Saturday, July 9, 2011

REVIEW: Karate Bullfighter

けんか空手 極真拳 (Kenka karate kyokushinken)

Released: 1977

Director:
Kazuhiko Yamaguchi

Starring:
Sonny Chiba
Kenji Imai
Masashi Ishibashi
Mikio Narita
Yumi Takigawa

Running time: 85 min.


Reviewed by Matthew Hardstaff


It was sort of inevitable that Sonny Chiba would play his mentor Mas Oyama. Already well known for his roles in the “Street Fighter” series, “Wandering Ginza Butterfly”, “Shorinji Kempo” and “The Executioner”, Chiba was a raging inferno of martial arts fury. The life of Masutatsu Oyama had already been popularized in the manga series “Karate Baka Ichidai” and Chiba had played Doshin So, the founder of Shorinji Kempo and one of Oyama’s karate rivals. Using the manga as its starting point, Noribumi Suzuki crafted screenplays for a trilogy of films that would trace the life of Oyama, “Kenka Karate Kyokushinken” aka “Karate Bullfighter” is the first in that trilogy.

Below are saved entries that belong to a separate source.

Source: an optimization exercise on an open RTL-to-GDS flow (aim: small area). Production flows keep margins and buffers that such runs may drop.
The RTL was checked by simulation tests, not by an equivalence proof against the original design.
Power is estimated from default activity; no workload was simulated.

**design/flow/config.mk**
```make
export PLATFORM = sky130hd
export DESIGN_NAME = stackCalculator
export DESIGN_NICKNAME = stackCalculator
export VERILOG_FILES = /design/flow/design.v
export SDC_FILE = /design/flow/constraint.sdc
export NUM_CORES = 4
export LEC_CHECK = 0
export CAP_MARGIN = 20
export CORE_MARGIN = 2
export CORE_UTILIZATION = 65
export CTS_BUF_LIST = sky130_fd_sc_hd__clkbuf_8
export CTS_CLUSTER_DIAMETER = 45
export CTS_CLUSTER_SIZE = 18
export PLACE_DENSITY = 0.75
export SLEW_MARGIN = 20
```
**design/flow/run.sh**
```bash
#!/bin/bash
# synth_recipe.tcl (not shown) runs the flow's synth.tcl, then flattens the netlist and writes it again
# the make line also repeats each setting of config.mk as NAME=value (left out here)
make -C /OpenROAD-flow-scripts/flow DESIGN_CONFIG=/design/flow/config.mk WORK_HOME=/design/flow/orfs CLKGATE_MAP_FILE= SYNTH_SCRIPT=/design/flow/synth_recipe.tcl finish
```
**design/flow/design.v**
```verilog
`default_nettype none
package stackPkg;
    localparam int DEFAULT_ADDR_WIDTH = 7;    
    localparam int DATA_WIDTH = 8;
    typedef logic [DATA_WIDTH-1:0] dataWord;
endpackage
`default_nettype wire
`default_nettype none
package commandPkg;
    typedef logic [3:0] buttonCode;
    typedef enum logic [2:0] {
        cmdNone,
        cmdPush,      
        cmdPop,       
        cmdAdd,       
        cmdSub,       
        cmdTop,       
        cmdIncAddr,   
        cmdDecAddr    
    } calcCommand;
    localparam buttonCode BTN_RELEASED = 4'b0000;   
    localparam buttonCode BTN_CLEAR    = 4'b1010;   
    localparam buttonCode BTN_PUSH     = 4'b0001;
    localparam buttonCode BTN_POP      = 4'b0010;
    localparam buttonCode BTN_ADD      = 4'b0101;
    localparam buttonCode BTN_SUB      = 4'b0110;
    localparam buttonCode BTN_TOP      = 4'b1001;
    localparam buttonCode BTN_DEC_ADDR = 4'b1110;
    localparam buttonCode BTN_INC_ADDR = 4'b1101;
    typedef enum logic [3:0] {
        stIdle,
        stPushWrite,       
        stReadFirst,       
        stCaptureFirst,    
        stClearFirst,      
        stReadSecond,      
        stCaptureSecond,   
        stWriteResult,     
        stPopWrite         
    } seqState;
endpackage
`default_nettype wire
`default_nettype none
module stackMemory
(
    input  wire logic         CLK,
    input  wire logic [7:0]   tapWe,      
    input  wire logic [7:0]   wrData,     
    output logic [7:0][7:0]   tapRd       
);
    logic [7:0][15:0][7:0] ring;
    logic [7:0][15:0][7:0] ringNext;
    always_comb
    begin
        for (int r = 0; r < 8; r++)
        begin
            tapRd[r]       = ring[r][15];
            ringNext[r][0] = tapWe[r] ? wrData : ring[r][15];
            for (int s = 1; s < 16; s++)
                ringNext[r][s] = ring[r][s - 1];
        end
    end
    always_ff @(posedge CLK)
    begin
        ring <= ringNext;
    end
endmodule
`default_nettype wire
`default_nettype none
import stackPkg::*;
import commandPkg::*;
module stackCalculator
(
    input  wire logic      CLK,
    input  wire logic      rst,
    input  commandPkg::buttonCode      buttons,
    input  stackPkg::dataWord        switches,
    output logic [7:0]     leds,
    output stackPkg::dataWord        displayValue
);
    localparam logic [1:0] K_PUSH = 2'd0;    
    localparam logic [1:0] K_SHOW = 2'd1;    
    localparam logic [1:0] K_ADD  = 2'd2;    
    localparam logic [1:0] K_SUB  = 2'd3;    
    logic [3:0] phase;         
    logic       armed;
    logic [6:0] top;           
    logic [6:0] da;
    stackPkg::dataWord dv;     
    logic       pendZ;         
    logic       pendD;         
    logic       sFirst;        
    logic [1:0] kind;
    logic isPush, isPop, isAdd, isSub, isTop, isInc, isDec, isClear, isCmd, fire;
    assign isPush  = (buttons == BTN_PUSH);
    assign isPop   = (buttons == BTN_POP);
    assign isAdd   = (buttons == BTN_ADD);
    assign isSub   = (buttons == BTN_SUB);
    assign isTop   = (buttons == BTN_TOP);
    assign isInc   = (buttons == BTN_INC_ADDR);
    assign isDec   = (buttons == BTN_DEC_ADDR);
    assign isClear = (buttons == BTN_CLEAR);
    assign isCmd   = isPush | isPop | isAdd | isSub | isTop | isInc | isDec;
    assign fire    = armed & isCmd;
    logic empty, canCombine;
    assign empty      = (top == 7'd0);
    assign canCombine = (top != 7'd0) && (top != 7'h7F);
    logic [6:0] topM1, topP1, daM1, daP1;
    assign topM1 = top - 7'd1;
    assign topP1 = top + 7'd1;
    assign daM1  = da - 7'd1;
    assign daP1  = da + 7'd1;
    logic [3:0] g, h;
    assign g = phase - top[3:0];
    assign h = phase - da[3:0];
    logic gM1, g0, gP1, hM1, h0, hP1;
    assign gM1 = (g == 4'hF);
    assign g0  = (g == 4'h0);
    assign gP1 = (g == 4'h1);
    assign hM1 = (h == 4'hF);
    assign h0  = (h == 4'h0);
    assign hP1 = (h == 4'h1);
    logic [2:0] tapF, tapE;
    assign tapF = gM1 ? topM1[6:4] : (gP1 ? topP1[6:4] : top[6:4]);
    assign tapE = hM1 ? daM1[6:4] : (hP1 ? daP1[6:4] : da[6:4]);
    logic       useE;
    logic [2:0] tap;
    logic [7:0][7:0] tapRd;
    stackPkg::dataWord rd;
    assign tap = useE ? tapE : tapF;
    assign rd  = tapRd[tap];
    logic isSubK;
    stackPkg::dataWord sum, result, capt;
    assign isSubK = (kind == K_SUB);
    assign sum    = rd + dv + {7'd0, isSubK && !sFirst};     
    assign result = (isSubK && sFirst) ? ~sum : sum;         
    logic [6:0] topN, daN;
    logic       pendZN, pendDN, sFirstN, armedN;
    logic [1:0] kindN;
    stackPkg::dataWord dvN;
    logic       we;
    stackPkg::dataWord wrData;
    always_comb
    begin
        topN    = top;
        daN     = da;
        pendZN  = pendZ;
        pendDN  = pendD;
        sFirstN = sFirst;
        kindN   = kind;
        dvN     = dv;
        armedN  = armed;
        we      = 1'b0;
        wrData  = '0;
        useE    = 1'b0;
        if (buttons == BTN_RELEASED)
            armedN = 1'b1;
        else if (isCmd)
            armedN = 1'b0;
        if (fire)
        begin
            pendZN  = 1'b0;
            pendDN  = 1'b0;
            sFirstN = 1'b0;
            useE    = isInc || isDec;
            if (isPush)
            begin
                topN   = topM1;
                daN    = topM1;
                dvN    = switches;
                kindN  = K_PUSH;
                we     = gM1;
                wrData = switches;
                pendDN = !gM1;
            end
            else if ((isPop && !empty) || ((isAdd || isSub) && canCombine))
            begin
                topN   = topP1;
                daN    = topP1;
                kindN  = isAdd ? K_ADD : (isSub ? K_SUB : K_SHOW);
                we     = g0;
                pendZN = !g0;
                pendDN = !gP1;
                if (g0 && !isPop)
                    dvN = isSub ? ~rd : rd;              
                if (gP1)
                begin
                    if (isPop)
                        dvN = rd;
                    else
                    begin
                        dvN     = isSub ? ~rd : rd;      
                        sFirstN = 1'b1;
                        pendDN  = 1'b1;
                    end
                end
            end
            else if (isTop)
            begin
                daN    = top;
                kindN  = K_SHOW;
                pendDN = !g0;
                if (g0)
                    dvN = rd;
            end
            else if (isInc || isDec)
            begin
                daN    = isInc ? daP1 : daM1;
                kindN  = K_SHOW;
                pendDN = !(isInc ? hP1 : hM1);
                if (isInc ? hP1 : hM1)
                    dvN = rd;
            end
        end
        else if (pendZ && gM1)
        begin
            we     = 1'b1;
            pendZN = 1'b0;
            if (kind[1])
                dvN = sFirst ? result : (isSubK ? ~rd : rd);
        end
        else if (pendD && h0)
        begin
            useE = 1'b1;
            case (kind)
                K_PUSH:
                begin
                    we     = 1'b1;
                    wrData = switches;
                    pendDN = 1'b0;
                end
                K_SHOW:
                begin
                    dvN    = rd;
                    pendDN = 1'b0;
                end
                default:
                begin
                    we     = 1'b1;
                    wrData = sFirst ? dv : result;
                    pendDN = 1'b0;
                    if (!sFirst)
                        dvN = result;
                end
            endcase
        end
        if (isClear)
        begin
            topN = '0;
            daN  = '0;
            dvN  = '0;
        end
        if (rst)
        begin
            armedN = 1'b1;
            topN   = '0;
            daN    = '0;
            dvN    = '0;
            pendZN = 1'b0;
            pendDN = 1'b0;
        end
    end
    logic [7:0] tapWe;
    always_comb
    begin
        tapWe = '0;
        tapWe[tap] = we;
    end
    stackMemory i_stackMemory (
        .CLK    (CLK),
        .tapWe  (tapWe),
        .wrData (wrData),
        .tapRd  (tapRd)
    );
    always_ff @(posedge CLK)
    begin
        phase  <= phase + 4'd1;
        armed  <= armedN;
        top    <= topN;
        da     <= daN;
        dv     <= dvN;
        pendZ  <= pendZN;
        pendD  <= pendDN;
        sFirst <= sFirstN;
        kind   <= kindN;
    end
    assign leds         = {empty, da};
    assign displayValue = dv;
endmodule
`default_nettype wire
```
**design/flow/constraint.sdc**
```tcl
create_clock -name core_clock -period 6.0 [get_ports {CLK}]
set_input_delay 1.2000 -clock core_clock [delete_from_list [all_inputs] [get_ports {CLK}]]
set_output_delay 1.2000 -clock core_clock [all_outputs]
set_load 0.01 [all_outputs]
```
==> results of run 1 <==
cells in the final DEF (no fill, tap or decap), types with 19 or more instances in the layout:
cell / instances
buf_4: 62
clkbuf_8: 82
nand2_1: 114
ha_1: 19
o21ai_0: 83
mux2i_1: 59
nand3_1: 28
nor2_1: 71
a21oi_1: 69
xnor2_1: 28
dfxtp_1: 1051
inv_1: 23
clkdlybuf4s50_1: 29
cell usage after synthesis, drive strengths merged, types with 4 or more instances:
master	instances	area share, %
nor3	14	0.32
a22oi	7	0.26
or3	12	0.29
a31oi	6	0.15
mux2i	59	2.3
and2	6	0.15
fa	4	0.31
nand2b	11	0.27
inv	22	0.32
nand4	7	0.17
nor2	74	1.1
xor2	11	0.38
nor2b	5	0.12
and3	6	0.15
o31ai	5	0.20
o21ai	87	1.7
clkbuf	29	0.42
nand2	115	1.7
a21oi	71	1.4
dfxtp	1053	82
nand3	28	0.55
nor4	5	0.12
ha	19	0.93
a211oi	10	0.29
o211ai	10	0.29
o22ai	6	0.15
mux2	14	0.62
xnor2	29	0.99
buf	12	0.32
layer usage:
| metal | global-route usage (%) | up-vias |
|---|---|---|
| met4 | 11.1 | 0 |
| met1 | 29.3 | 5942 |
| li1 | - | 6108 |
| met5 | 0 | - |
| met2 | 39.7 | 255 |
| met3 | 4.08 | 108 |
worst reg2reg max path: stages, from the launching register on:
cell,delay (ns)
dfxtp_1,0.36
inv_1,0.11
ha_1,0.22
fa_1,0.41
xor2_1,0.19
or3_1,0.37
nor3_1,0.24
buf_4,0.19
a311o_1,0.11
nand3_1,0.26
mux2i_1,0.37
inv_2,0.13
buf_12,0.17
mux2i_1,0.12
mux2_2,0.29
ha_1,0.33
o21ai_0,0.12
a21boi_0,0.20
o21ai_1,0.11
a21oi_1,0.24
buf_4,0.19
and3_1,0.21
nor3_4,0.06
buf_12,0.18
or3_1,0.34
nand3_1,0.08
logic make-up (layout without fill, tap and decap cells):
logic type               count (synthesis)  after routing  synth area share, %
flip-flops                            1056           1056                 82.6
AND/OR/NAND/NOR                        297            297                 5.36
AO/OA/AOI/OAI                          230            230                 5.44
multiplexers                            73             73                 2.92
buffers and inverters                   64            220                 1.08
XOR/XNOR                                40             40                 1.37
adder cells (fa/ha/maj)                 23             23                 1.24
timing repair:
item	CTS	global route
hold buffers	0	0
gates resized for setup	0	6
setup buffers	0	3
setup endpoints to repair	0	33
power by group:
group	switching, mW	internal [mW]
clock	2.15	1.31
sequential	0.0183	7.03
combinational	0.137	0.0991
total	2.30	8.43
per-stage QoR:
| step | instance area [um2] | hold slack, ns | std cells | util (%) | power [mW] |
|---|---|---|---|---|---|
| 2_1_floorplan | 25600 | 0.310 | 1783 | - | 7.35 |
| 3_3_place_gp | 26900 | 0.310 | 2351 | 69.2 | 7.43 |
| 3_5_place_dp | 26900 | 0.312 | 2351 | 69.2 | 7.44 |
| 4_1_cts | 28200 | 0.314 | 2453 | 72.7 | 10.8 |
| 5_1_grt | 28300 | 0.319 | 2457 | 72.9 | 11.1 |
| 6_report | 28300 | 0.312 | 2457 | 72.9 | 10.7 |
final timing paths:
check	start	endpoint	slack, ns
setup / recovery	phase[0]	i_stackMemory.ring[263]	0.39
hold / removal	i_stackMemory.ring[929]	i_stackMemory.ring[937]	0.31
setup reg to reg	phase[0]	i_stackMemory.ring[263]	0.39
hold reg to reg	i_stackMemory.ring[929]	i_stackMemory.ring[937]	0.31
final cells by class:
cell class / instances / share of cell area [%]
Clock buffer: 82 / 3.99
Clock inverter: 20 / 0.739
Inverter: 23 / 0.310
Multi-Input combinational cell: 663 / 14.8
Sequential cell: 1056 / 74.8
Tap cell: 518 / 2.29
Timing Repair Buffer: 95 / 2.97
flip-flops by register name (all words and copies together), names as in the netlist:
| register | count |
|---|---|
| pendD | 1 |
| top | 7 |
| da | 7 |
| dv | 8 |
| phase | 4 |
| pendZ | 1 |
| armed | 1 |
| kind | 2 |
| sFirst | 1 |
| i_stackMemory.ring | 1024 |
==> metrics.cfg, run 1 <==
[status]
status = timing/DRC/antenna clean

[worst_hold_path]
hold_path_depth = 0
hp-class = flop to flop

[routing]
vias_per_cell = 5.05
routed_wirelength_um = 46600
drc_errors = 0
ant_nets = 0
drt-wirelength-per-cell_um = 19.0
dr.pass1.iters = 8
drtIter0Drc = 701
wl_met2_um = 22500
wl_met3_um = 1580
wl_met1_um = 20600
via_count = 12413
highest_layer = met4

[setup_path]
path_buf_inv = 6
worstPathRequired_ns = 6.62
slowest_delay_ns = 0.41
worstPathMaxFanout = 10
critPathLaunchType = flop
cp_slowest_cell = fa_1
crit_type = flop to flop
worstPathArrival_ns = 6.23
end_kind = flop
critPathTopFamily = simple AND/OR/NAND/NOR gates
reg2reg_depth = 25
cp.depth = 25

[die]
dieWidth_um = 203
core_um2 = 38800
die-area_um2 = 41000
start_util_pct = 66.0
ios = 30
die_y_um = 203
placementRows = 72

[clock_tree]
clockBufferDepth = 3
cts_sinks = 1056
cts_root_buf = clkbuf_8
htreeDepth = 3
clkTransAtPathRegs_ns = 0.11
cts_made_buffers = 76
worstSkewPairLatency_ns = 0.67
cts_tree = yes

[timing]
fin_crit_ns = 5.61
fin_ws_ns = 0.388
fin_crit_sh_pct = 93.5
worst_pin_slew_ns = 0.826
finalHoldViolations = 0
slew_headroom_pct = 44.9
skew_ns = 0.0363
fmaxAchievable_ghz = 0.178
fin_setup_tns_ns = 0
slew_violations = 0
setup_viol = 0
rsz0062_at_grt = false

[yosys]
synth_edf_count = 3
syn_nets = 1820
synthesis.area_um2 = 25600
ys_ff_latch = 1056
avgSynthCellArea_um2 = 14.4
ys_seq_area_share_pct = 82.6
async_flop_share_pct = 0
yosys_warnings = 2
synthCells = 1783
synthFlopType = dfxtp_1
synth_cell_types = 68

[place]
pre_cts_slack_ns = -0.145
gp_congestion = 0.899
hpwl_um = 29800
portBuffers = 29

[grt]
gr-usage-all-layers_pct = 23.4
grt_pass1_vias = 12975
grt_pass1_wl_um = 72100
grt.overflow.total = 0
grt_max_degree = 30
antenna_found_initial = 0

[power]
leakagePower_nw = 11.4
ir_drop_mv = 0.342
p_per_area_nw_per_um2 = 380

[finish]
syn2layout_area_growth_pct = 10.4
layout.nets = 1952
ff_latch_area_um2 = 21200
diodes = 0
layout-drive-gt1-share_pct = 10.4
n_fill_cell = 2340
multi_input_area_um2 = 4200

[flow_run]
maxCapViolations = 0

==> run 2: changes to the inputs <==
--- a/design/flow/config.mk
+++ b/design/flow/config.mk
@@ -9,7 +9,7 @@
 export CORE_MARGIN = 2
-export CORE_UTILIZATION = 65
+export CORE_UTILIZATION = 40
 export CTS_BUF_LIST = sky130_fd_sc_hd__clkbuf_8
-export CTS_CLUSTER_DIAMETER = 45
+export CTS_CLUSTER_DIAMETER = 50
 export CTS_CLUSTER_SIZE = 18
-export PLACE_DENSITY = 0.75
+export GPL_TIMING_DRIVEN = 0
 export SLEW_MARGIN = 20
==> run 2 against run 1 <==
Net effect:
- still clean on timing, DRC and antenna
- area after synthesis is the same
- final area grew 1.7%
- total power is essentially flat
- clock power is essentially flat
- flip-flop and latch count is the same
- core utilization shrank 27 points
- cell count grew 13%
- count of clock-buffer cells in the layout shrank 1
- register-to-register slack lost 0.13 ns
- routed wire length shrank 10%
==> metrics.cfg, run 2 <==
[clock_tree]
ctsHoldBuffers = 0  ; unchanged
worstSkewPairLatency_ns = 0.68  ; was 0.67 ns
cts_sinks = 1056  ; unchanged
cts_tree = yes  ; unchanged
clockBufferDepth = 3  ; unchanged
clkTransAtPathRegs_ns = 0.10  ; was 0.11 ns
cts_made_buffers = 75  ; was 76
htreeDepth = 3  ; unchanged
cts_root_buf = clkbuf_8  ; unchanged

[power]
ir_drop_mv = 0.292  ; was 0.342 mV
netSwitchingPower_mw = 2.25  ; was 2.30 mW
p_int_mw = 8.49  ; was 8.43 mW
seq_power_share_pct = 65.6  ; about the same
p_per_area_nw_per_um2 = 373  ; was 380 nW/um2
leakagePower_nw = 11.3  ; was 11.4 nW
switching_share_pct = 20.9  ; was 21.5%
power.share.clock_pct = 32.2  ; about the same
power_frac_comb_pct = 2.3  ; was 2.2%

[finish]
syn2layout_area_growth_pct = 12.3  ; was 10.4%
layout.nets = 1943  ; was 1952
multi_input_area_um2 = 4410  ; was 4200 um2
final_common_cell = dfxtp_1  ; unchanged
ff_latch_area_um2 = 21200  ; about the same
layout-drive-gt1-share_pct = 10.6  ; was 10.4%
final_cells = 2779  ; was 2457
largest_reg_flops = 1024  ; unchanged
regMostFlops = i_stackMemory.ring  ; unchanged
n_fill_cell = 5570  ; was 2340
top_regs = i_stackMemory.ring x1024, dv x8  ; unchanged
final_cell_mix = dfxtp_1 (1048), nand2_1 (114), clkbuf_8 (81), nor2_1 (72), o21ai_0 (70)  ; was dfxtp_1 (1051), nand2_1 (114), o21ai_0 (83), clkbuf_8 (82), nor2_1 (71)

[grt]
grt.overflow.total = 0  ; unchanged
grt_max_degree = 19  ; was 30
grtUsageMet1_pct = 18.5  ; was 29.3%
met2_usage_pct = 18.0  ; was 39.7%
grt_util_met3_pct = 3.07  ; was 4.08%
grt.busiest_layer = met1  ; was met2
grt_pass1_vias = 11881  ; was 12975
grt_pass1_wl_um = 65400  ; was 72100 um
gr-usage-all-layers_pct = 12.8  ; was 23.4%
antenna_found_initial = 1  ; was 0

[timing]
slew_headroom_pct = 29.6  ; was 44.9%
rsz0062_at_grt = false  ; unchanged
slew_violations = 0  ; unchanged
fin_crit_sh_pct = 95.8  ; was 93.5%
setup_viol = 0  ; unchanged
fin_crit_ns = 5.75  ; was 5.61 ns
skew_ns = 0.0285  ; was 0.0363 ns
fin_ws_ns = 0.255  ; was 0.388 ns
fmaxAchievable_ghz = 0.174  ; was 0.178 GHz
finalHoldViolations = 0  ; unchanged
worst_pin_slew_ns = 1.05  ; was 0.826 ns

[routing]
drtIter0Drc = 709  ; was 701
ant_nets = 0  ; unchanged
via_count = 12259  ; was 12413
drt-wirelength-per-cell_um = 15.1  ; was 19.0 um
routed_wirelength_um = 41900  ; was 46600 um
dr.pass1.iters = 5  ; was 8
drc_errors = 0  ; unchanged
vias_per_cell = 4.41  ; was 5.05

[setup_path]
reg2reg_depth = 28  ; was 25
critPathTopFamily = compound AO/OA/AOI/OAI gates  ; was simple AND/OR/NAND/NOR gates
worstPathArrival_ns = 6.30  ; was 6.23 ns
worstPathMaxFanout = 10  ; unchanged
worstPathRequired_ns = 6.55  ; was 6.62 ns
path_buf_inv = 8  ; was 6
end_kind = flop  ; unchanged
slowest_delay_ns = 0.43  ; was 0.41 ns
reg2reg_from = top[2]  ; was phase[0]
cp_slowest_cell = or3_1  ; was fa_1
r2r_end = i_stackMemory.ring[262]  ; was i_stackMemory.ring[263]
r2r_setup_slack_ns = 0.25  ; was 0.39 ns
critPathLaunchType = flop  ; unchanged
crit_type = flop to flop  ; unchanged
crit_start = top[2]  ; was phase[0]
crit_top_cell = mux2i_2

[place]
hpwl_um = 27200  ; was 29800 um
pre_cts_slack_ns = -1.94  ; was -0.145 ns
portBuffers = 28  ; was 29
place_inst = 2658  ; was 2351
gp_congestion = 0.841  ; was 0.899

[yosys]
avgSynthCellArea_um2 = 14.4  ; unchanged
ys_ff_latch = 1056  ; unchanged
syn_nets = 1820  ; unchanged
synthSimpleGateAreaFrac_pct = 5.36  ; unchanged
yosys-top-cells-count = dfxtp_1 (1053), nand2_1 (115), o21ai_0 (84)  ; unchanged
yosysMostFrequentCell = dfxtp_1  ; unchanged
synth_compound_area_share_pct = 5.44  ; unchanged
synth_cell_types = 68  ; unchanged
synthMuxAreaShare_pct = 2.92  ; unchanged
synth_top_area_share_pct = 82.2  ; unchanged
netlist.top_cell.by_area = dfxtp_1  ; unchanged
ys_seq_area_share_pct = 82.6  ; unchanged
synth_top_family_by_area = compound AO/OA/AOI/OAI gates  ; unchanged
synthCells = 1783  ; unchanged
synthAdderAreaFrac_pct = 1.24  ; unchanged
synthesis.area_um2 = 25600  ; unchanged
async_flop_share_pct = 0  ; unchanged
synthFlopType = dfxtp_1  ; unchanged
synth_area_leaders = dfxtp_1 (82%), mux2i_1 (2.3%), nand2_1 (1.7%)  ; unchanged
yosys_warnings = 2  ; unchanged
synthXorXnorAreaFrac_pct = 1.37  ; unchanged
synth_edf_count = 3  ; unchanged

[die]
start_util_pct = 40.6  ; was 66.0%
dieWidth_um = 257  ; was 203 um
die_y_um = 257  ; was 203 um
core_um2 = 63200  ; was 38800 um2
die-area_um2 = 66100  ; was 41000 um2
ios = 30  ; unchanged
placementRows = 92  ; was 72

[worst_hold_path]
min-delay-start = i_stackMemory.ring[106]  ; was i_stackMemory.ring[929]
min_to = i_stackMemory.ring[114]  ; was i_stackMemory.ring[937]
hp-class = flop to flop  ; unchanged
hold_path_depth = 0  ; unchanged

[status]
status = timing/DRC/antenna clean  ; unchanged

[flow_run]
maxCapViolations = 0  ; unchanged

-- run 2: power groups by stage --
stage               combinational (mW)  sequential (mW)  clock, mW
detailed placement               0.226             7.20          0
CTS                              0.233             7.04       3.61
finish                           0.242             7.04       3.45
global route                     0.264             7.05       3.85
floorplan                        0.149             7.20          0
global placement                 0.224             7.20          0
-- run 2: timing repair --
action / 4_1_cts / 5_1_grt
buffers inserted: 13 / 5
gates resized for setup: 40 / 43
pin swaps: 10 / 7
setup endpoints to repair: 70 / 54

It’s 1954 and the first national Karate championship is underway, the ban of martial arts practice recently lifted by the US occupying forces. The Japanese martial arts community demands a new champion, and Sensei Nakasone (Mikio Narita) hopes that students of his school will lead the way. Unfortunately for him Mas Oyama, dressed in a tattered gi and using an industrial sized rope as a belt enters the fray and demolishes his competition. Nakasone hopes to the tame the wild beast; Oyama’s form less style and more substance than his contemporaries. Oyama refuses Nakasone’s offer and attempts to start his own school, but finds himself ostracized from the karate community. When his only student Ariake (Jiro Chiba, Sonny Chiba’s younger brother) goes bad and starts picking street fights with other Karate students, Oyama is forced to rein in his student and ultimately do battle with Nakasone and his school, who are hell-bent on ensuring Oyama does not win the national Karate championship ever again.

Oyama created Kyokushin karate, arguably one of the most effective and influential forms of the martial art. Besides Chiba, other practioners of the art include Dolph Lundgren, Michael Jai White and UFC Welterweight Champion George St. Pierre. It sets its self apart from other forms of Karate in that it utilizes kumite, full contact sparring to allow the student to practice fighting with full, unrestrained force. This was the key to Oyama defeating all those other Karate practioners in the national tournaments, as they utilized karate as a dance, and not as a fighting art. The tales of his physical feats have become greatly exaggerated, and because the basis of this film is a manga, it’s hard to separate fact from fiction. Did the karate community seek to kill Oyama because they feared him? Probably not, although I’m sure that most certainly did seek to destroy his reputation. Did he fight the plethora of bulls he claims? Who really knows, but the Sonny Chiba versus a bull scene is utterly ridiculous, sky rocketing that moment as one of the greatest fight scenes ever, right up there with Lucio Fulci’s “Zombie” and the zombie versus shark battle. Oyama served as an advisor for the film, but like Eiji Yoshikawa’s “Musashi”, this is a very fictionalized account of one man’s life. Regardless, what is on screen is utterly fantastic. Chiba is a machine, wreaking Karate havoc like no one else. He actually does battle with a real bull. He actually karate chops Pepsi bottles in half. Director Kazuhiko Yamaguchi’s visual style is filled with just as much fury as Chiba’s on screen personality, the camera constantly weaving, twisting and turning. Using a style reminiscent of Kinji Fukusaku’s, even down to the freeze frames and oblique angles, stylistically the film is dynamite.

There is also underlying narrative similarities between Oyama and Musashi Miyamoto, the famed samurai. During Oyama’s isolated training in the mountains, he claims the only book he read was Musashi’s the “Book of the Five Rings”. And like Musashi, Oyama is a vagabond who gets embroiled in a feud with a martial arts school due to their fear of him and what he represents; pure, unbridled martial energy that abides by no simple rules. They both spent time refining their ideas in the isolation of the wilderness, both isolated and misunderstood by their respective communities, but both completely change the face of the martial arts world. Regardless of the plot elements that occupy the film (and it oddly omits that Oyama is a native Korean who changed his name from Choi Yeong-eui to Mas Oyama) at its heart it represents everything that is Oyama and is Kyokushin, and it’s a fantastic marvel to behold.